Entretanto, dado o alto índice de permanência hospitalar, em média 53 dias de internação (Unidade de Queimados do Hospital das Clínicas de São Paulo em 1974), do ponto de vista psicológico é desaconselhável. A internação atual em enfermarias de 8 a 12 leitos favorece a comunicação entre os pacientes, facilita a observação e o trabalho da equipe de enfermagem, principalmente em se tratando de crianças.
Considerando que a infecção das lesões constitui o maior problema no tratamento de queimados, é importante lembrar que as medidas de controle de contaminação do meio ambiente, devem ser adotadas e seguidas com rigor. Entre os setores de uma unidade de queimados, a balneoterapia ocupa um lugar de destaque.
Portanto, o presente trabalho visa, despretensiosamente, oferecer subsídios para a instalação e funcionamento de um setor de balneoterapia.
A hidroterapia no paciente queimado remonta a séculos passados, quando pesquisadores imergiam seus doentes em água pura (hipotônica), ou nas mais variadas soluções frias ou quentes, com a finalidade de remover toxinas da área cruenta e facilitar a cicatrização.
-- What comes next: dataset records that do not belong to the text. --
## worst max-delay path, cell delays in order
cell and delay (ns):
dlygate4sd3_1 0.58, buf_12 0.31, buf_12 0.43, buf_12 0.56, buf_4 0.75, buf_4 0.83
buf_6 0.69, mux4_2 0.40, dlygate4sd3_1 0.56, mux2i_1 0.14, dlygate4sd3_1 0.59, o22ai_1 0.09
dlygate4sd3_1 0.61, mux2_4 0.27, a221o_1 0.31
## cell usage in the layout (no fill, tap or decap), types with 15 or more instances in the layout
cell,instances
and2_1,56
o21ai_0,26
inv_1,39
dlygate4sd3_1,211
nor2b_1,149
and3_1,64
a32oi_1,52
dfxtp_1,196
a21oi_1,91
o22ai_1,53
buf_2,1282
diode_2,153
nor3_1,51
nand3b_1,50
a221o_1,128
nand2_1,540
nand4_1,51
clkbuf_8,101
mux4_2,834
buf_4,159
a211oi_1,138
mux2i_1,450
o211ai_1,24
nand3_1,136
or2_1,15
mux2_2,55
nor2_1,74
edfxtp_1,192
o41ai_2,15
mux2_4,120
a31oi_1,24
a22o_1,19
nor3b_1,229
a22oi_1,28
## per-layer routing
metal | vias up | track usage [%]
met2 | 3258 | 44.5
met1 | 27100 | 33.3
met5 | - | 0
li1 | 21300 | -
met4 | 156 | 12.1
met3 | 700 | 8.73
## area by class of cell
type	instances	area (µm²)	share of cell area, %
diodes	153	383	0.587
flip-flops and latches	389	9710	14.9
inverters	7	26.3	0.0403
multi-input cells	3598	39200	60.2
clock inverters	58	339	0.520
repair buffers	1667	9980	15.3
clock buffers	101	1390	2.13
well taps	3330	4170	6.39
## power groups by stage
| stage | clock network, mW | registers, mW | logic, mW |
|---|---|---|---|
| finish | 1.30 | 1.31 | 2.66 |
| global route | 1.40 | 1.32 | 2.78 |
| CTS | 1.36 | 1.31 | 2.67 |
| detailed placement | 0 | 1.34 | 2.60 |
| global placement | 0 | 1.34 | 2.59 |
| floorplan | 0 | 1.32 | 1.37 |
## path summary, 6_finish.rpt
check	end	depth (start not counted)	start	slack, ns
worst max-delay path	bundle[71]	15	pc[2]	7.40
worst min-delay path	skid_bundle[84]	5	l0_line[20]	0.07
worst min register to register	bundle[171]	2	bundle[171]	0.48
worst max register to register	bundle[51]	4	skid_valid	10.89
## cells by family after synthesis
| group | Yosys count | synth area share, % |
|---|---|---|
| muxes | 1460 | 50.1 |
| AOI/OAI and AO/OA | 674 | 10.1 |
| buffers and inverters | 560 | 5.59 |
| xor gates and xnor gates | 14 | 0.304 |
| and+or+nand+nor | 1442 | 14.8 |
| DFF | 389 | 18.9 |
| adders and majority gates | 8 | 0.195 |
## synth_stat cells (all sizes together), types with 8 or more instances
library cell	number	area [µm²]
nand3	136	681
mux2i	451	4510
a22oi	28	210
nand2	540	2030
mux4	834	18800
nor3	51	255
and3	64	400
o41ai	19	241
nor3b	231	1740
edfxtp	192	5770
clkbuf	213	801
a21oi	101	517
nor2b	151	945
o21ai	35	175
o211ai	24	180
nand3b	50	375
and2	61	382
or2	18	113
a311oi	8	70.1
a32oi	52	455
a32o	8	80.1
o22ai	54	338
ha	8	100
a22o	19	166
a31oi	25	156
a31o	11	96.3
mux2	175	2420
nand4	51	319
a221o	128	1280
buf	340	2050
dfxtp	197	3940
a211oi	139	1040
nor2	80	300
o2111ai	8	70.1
**src/verilog/mem_pkg.sv**
```systemverilog
`default_nettype none

// memory side of the front end: byte addresses, cache lines and the L1I request
package mem_pkg;

  localparam int ADDR_WIDTH = 64;

  // byte address, used for the fetch PC and for line addresses
  typedef logic [ADDR_WIDTH-1:0] addr_t;

  // line geometry
  localparam int LINE_BYTES  = 64;
  localparam int OFFSET_BITS = $clog2(LINE_BYTES);  // byte offset inside a line
  localparam int LINE_WIDTH  = LINE_BYTES * 8;

  // one cache line, byte 0 sits in bits [7:0]
  typedef logic [LINE_WIDTH-1:0] cacheline_t;

  // request strobe towards the L1I
  typedef struct packed {
    logic  valid;  // one-cycle pulse
    addr_t addr;   // line address, offset bits are zero
  } l1i_req_t;

  // clears the byte offset of an address
  function automatic addr_t line_addr(input addr_t byte_addr);
    addr_t result;
    result = {byte_addr[ADDR_WIDTH-1:OFFSET_BITS], {OFFSET_BITS{1'b0}}};
    return result;
  endfunction

  // byte offset of an address inside its line
  function automatic logic [OFFSET_BITS-1:0] line_offset(input addr_t byte_addr);
    logic [OFFSET_BITS-1:0] result;
    result = byte_addr[OFFSET_BITS-1:0];
    return result;
  endfunction

endpackage

`default_nettype wire
```
**src/verilog/op_pkg.sv**
```systemverilog
`default_nettype none

// instruction side of the front end: instruction words and the decode bundle
package op_pkg;

  localparam int INSTRUCTION_WIDTH = 32;
  localparam int INSTR_BYTES       = INSTRUCTION_WIDTH / 8;
  localparam int INSTR_ALIGN_BITS  = $clog2(INSTR_BYTES);  // low PC bits inside a word

  // number of slots handed to decode per cycle
  localparam int SUPER_SCALAR_WIDTH_DEFAULT = 4;

  // one fixed-width instruction
  typedef logic [INSTRUCTION_WIDTH-1:0] instr_t;

  // filler for slots that fall past the end of the line
  localparam instr_t NOP_INSTR = 32'hD503201F;

  // what fetch hands to decode
  // slot 0 holds the word at pc, slot i the word at pc + 4*i
  typedef struct packed {
    mem_pkg::addr_t pc;
    instr_t [0:SUPER_SCALAR_WIDTH_DEFAULT-1] slots;
  } fetch_bundle_t;

endpackage

`default_nettype wire

```
**src/verilog/pc_gen.sv**
```systemverilog
`timescale 1ns/100ps
`default_nettype none

module pc_gen #(
  parameter int SUPER_SCALAR_WIDTH = op_pkg::SUPER_SCALAR_WIDTH_DEFAULT
) (
  input  logic           clk_in,
  input  logic           rst_N_in,
  input  logic           flush_in,     // redirect from the back end
  input  mem_pkg::addr_t redirect_pc,
  input  logic           fetch_ready,
  input  logic           miss_pending,  // current pc waits on the L1I
  output mem_pkg::addr_t pc,
  output logic           pc_valid
);
  import op_pkg::*;
  import mem_pkg::*;

  localparam int LINE_WORDS = LINE_BYTES / INSTR_BYTES;
  localparam int CNT_BITS   = OFFSET_BITS - INSTR_ALIGN_BITS + 1;

  // counts instruction words, wide enough to hold LINE_WORDS
  typedef logic [CNT_BITS-1:0] count_t;

  addr_t  pc_q;
  logic   valid_q;
  count_t words_left;  // words from pc to the end of its line
  count_t slots;       // slots of this bundle that lie inside the line
  addr_t  step;
  logic   advance;

  assign words_left = count_t'(LINE_WORDS) - count_t'(pc_q[OFFSET_BITS-1:INSTR_ALIGN_BITS]);
  assign slots      = (words_left < count_t'(SUPER_SCALAR_WIDTH)) ?
                      words_left : count_t'(SUPER_SCALAR_WIDTH);
  assign step       = addr_t'(slots) << INSTR_ALIGN_BITS;

  // nothing goes out while fetch is back-pressured or in the flush cycle
  assign pc       = pc_q;
  assign pc_valid = valid_q & fetch_ready & ~flush_in;
  assign advance  = pc_valid & ~miss_pending;  // fetch took this pc

  always_ff @(posedge clk_in) begin
    if (rst_N_in) begin
      pc_q    <= '0;
      valid_q <= 1'b0;
    end else if (flush_in) begin
      pc_q    <= redirect_pc;  // issued the next cycle
      valid_q <= 1'b1;
    end else begin
      valid_q <= 1'b1;
      if (advance) begin
        pc_q <= pc_q + step;
      end
    end
  end

endmodule

`default_nettype wire

```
Entre nós, o professor Ary do Carmo Russo, em 1945, aconselhava a imersão dos pacientes queimados em água salina na temperatura de 38.ºC, duas ou três vezes por semana com o objetivo de limpar a área queimada.
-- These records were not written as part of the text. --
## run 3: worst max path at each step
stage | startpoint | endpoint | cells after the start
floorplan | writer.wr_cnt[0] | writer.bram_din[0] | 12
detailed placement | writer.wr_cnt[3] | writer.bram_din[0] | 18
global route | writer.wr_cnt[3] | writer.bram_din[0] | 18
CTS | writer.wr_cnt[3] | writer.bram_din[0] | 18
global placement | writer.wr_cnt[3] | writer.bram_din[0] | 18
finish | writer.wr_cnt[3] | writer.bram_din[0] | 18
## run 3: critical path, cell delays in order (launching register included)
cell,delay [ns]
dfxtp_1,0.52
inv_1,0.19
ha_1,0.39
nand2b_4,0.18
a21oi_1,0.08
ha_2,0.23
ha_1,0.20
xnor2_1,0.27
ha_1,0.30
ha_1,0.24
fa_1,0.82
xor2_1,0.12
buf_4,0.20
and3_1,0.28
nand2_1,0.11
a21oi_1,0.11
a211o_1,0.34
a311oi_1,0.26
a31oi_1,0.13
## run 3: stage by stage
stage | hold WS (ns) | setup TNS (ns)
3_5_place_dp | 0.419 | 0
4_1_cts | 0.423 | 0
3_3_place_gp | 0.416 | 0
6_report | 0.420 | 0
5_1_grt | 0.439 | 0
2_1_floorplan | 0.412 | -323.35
Em 1946, seguindo a orientação preconizada por Carrel de Kelly, em 1917, passou a recomendar a utilização de compressas úmidas, com solução de Dakin a 1% ou antibiótico (penicilina) ou ainda antisséptico como mertiolate no banho.
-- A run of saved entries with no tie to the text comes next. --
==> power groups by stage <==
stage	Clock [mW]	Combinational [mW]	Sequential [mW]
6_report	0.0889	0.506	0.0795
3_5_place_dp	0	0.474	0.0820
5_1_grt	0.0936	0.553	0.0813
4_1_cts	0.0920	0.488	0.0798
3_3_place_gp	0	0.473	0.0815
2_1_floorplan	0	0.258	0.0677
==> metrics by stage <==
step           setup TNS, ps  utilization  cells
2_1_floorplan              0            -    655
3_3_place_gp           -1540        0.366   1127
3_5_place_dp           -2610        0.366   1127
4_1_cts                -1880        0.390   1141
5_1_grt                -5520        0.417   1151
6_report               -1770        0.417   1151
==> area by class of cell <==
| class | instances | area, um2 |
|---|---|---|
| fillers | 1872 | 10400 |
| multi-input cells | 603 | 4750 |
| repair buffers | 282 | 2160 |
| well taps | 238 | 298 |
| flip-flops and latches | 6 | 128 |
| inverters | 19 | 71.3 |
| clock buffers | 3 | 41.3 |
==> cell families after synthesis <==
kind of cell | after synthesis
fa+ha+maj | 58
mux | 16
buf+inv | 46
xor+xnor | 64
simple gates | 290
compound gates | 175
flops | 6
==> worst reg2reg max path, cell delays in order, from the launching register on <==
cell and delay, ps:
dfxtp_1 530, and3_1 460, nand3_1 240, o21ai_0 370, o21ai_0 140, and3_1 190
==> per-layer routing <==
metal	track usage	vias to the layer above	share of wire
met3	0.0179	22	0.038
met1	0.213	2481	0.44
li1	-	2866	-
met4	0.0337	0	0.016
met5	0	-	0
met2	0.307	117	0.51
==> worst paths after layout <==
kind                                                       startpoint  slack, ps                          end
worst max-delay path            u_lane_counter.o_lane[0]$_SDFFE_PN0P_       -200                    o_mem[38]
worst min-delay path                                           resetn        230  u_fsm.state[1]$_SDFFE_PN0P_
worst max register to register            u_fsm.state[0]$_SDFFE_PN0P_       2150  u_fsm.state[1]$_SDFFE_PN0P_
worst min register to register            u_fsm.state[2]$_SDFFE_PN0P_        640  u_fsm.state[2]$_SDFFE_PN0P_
A partir de 1959, o Hospital das Clínicas da USP, passou a utilizar, para pacientes queimados, a técnica de banho de imersão em solução salina a 0,09% na temperatura desejada pelo paciente (em geral, em torno de 40ºC).
A solução salina a 0,09% (solução isotônica), semelhante ao humor do organismo, visa evitar a desidratação ou absorção de líquido através das lesões. A compressa úmida, com solução de Dakin a 50% 1/3 e Soro-Fisiológico a 2/3, também tem sido utilizada para pacientes em estado grave e com área de necrose úmida ou para doentes cuja extensão da lesão não justifica o banho completo. A compressa é molhada com a solução acima mencionada cada 2 horas.
II. Finalidades
A balneoterapia é um excelente recurso técnico, como tratamento de pacientes queimados, por ocasião da troca de curativos, ou limpeza da área cruenta para enxertia.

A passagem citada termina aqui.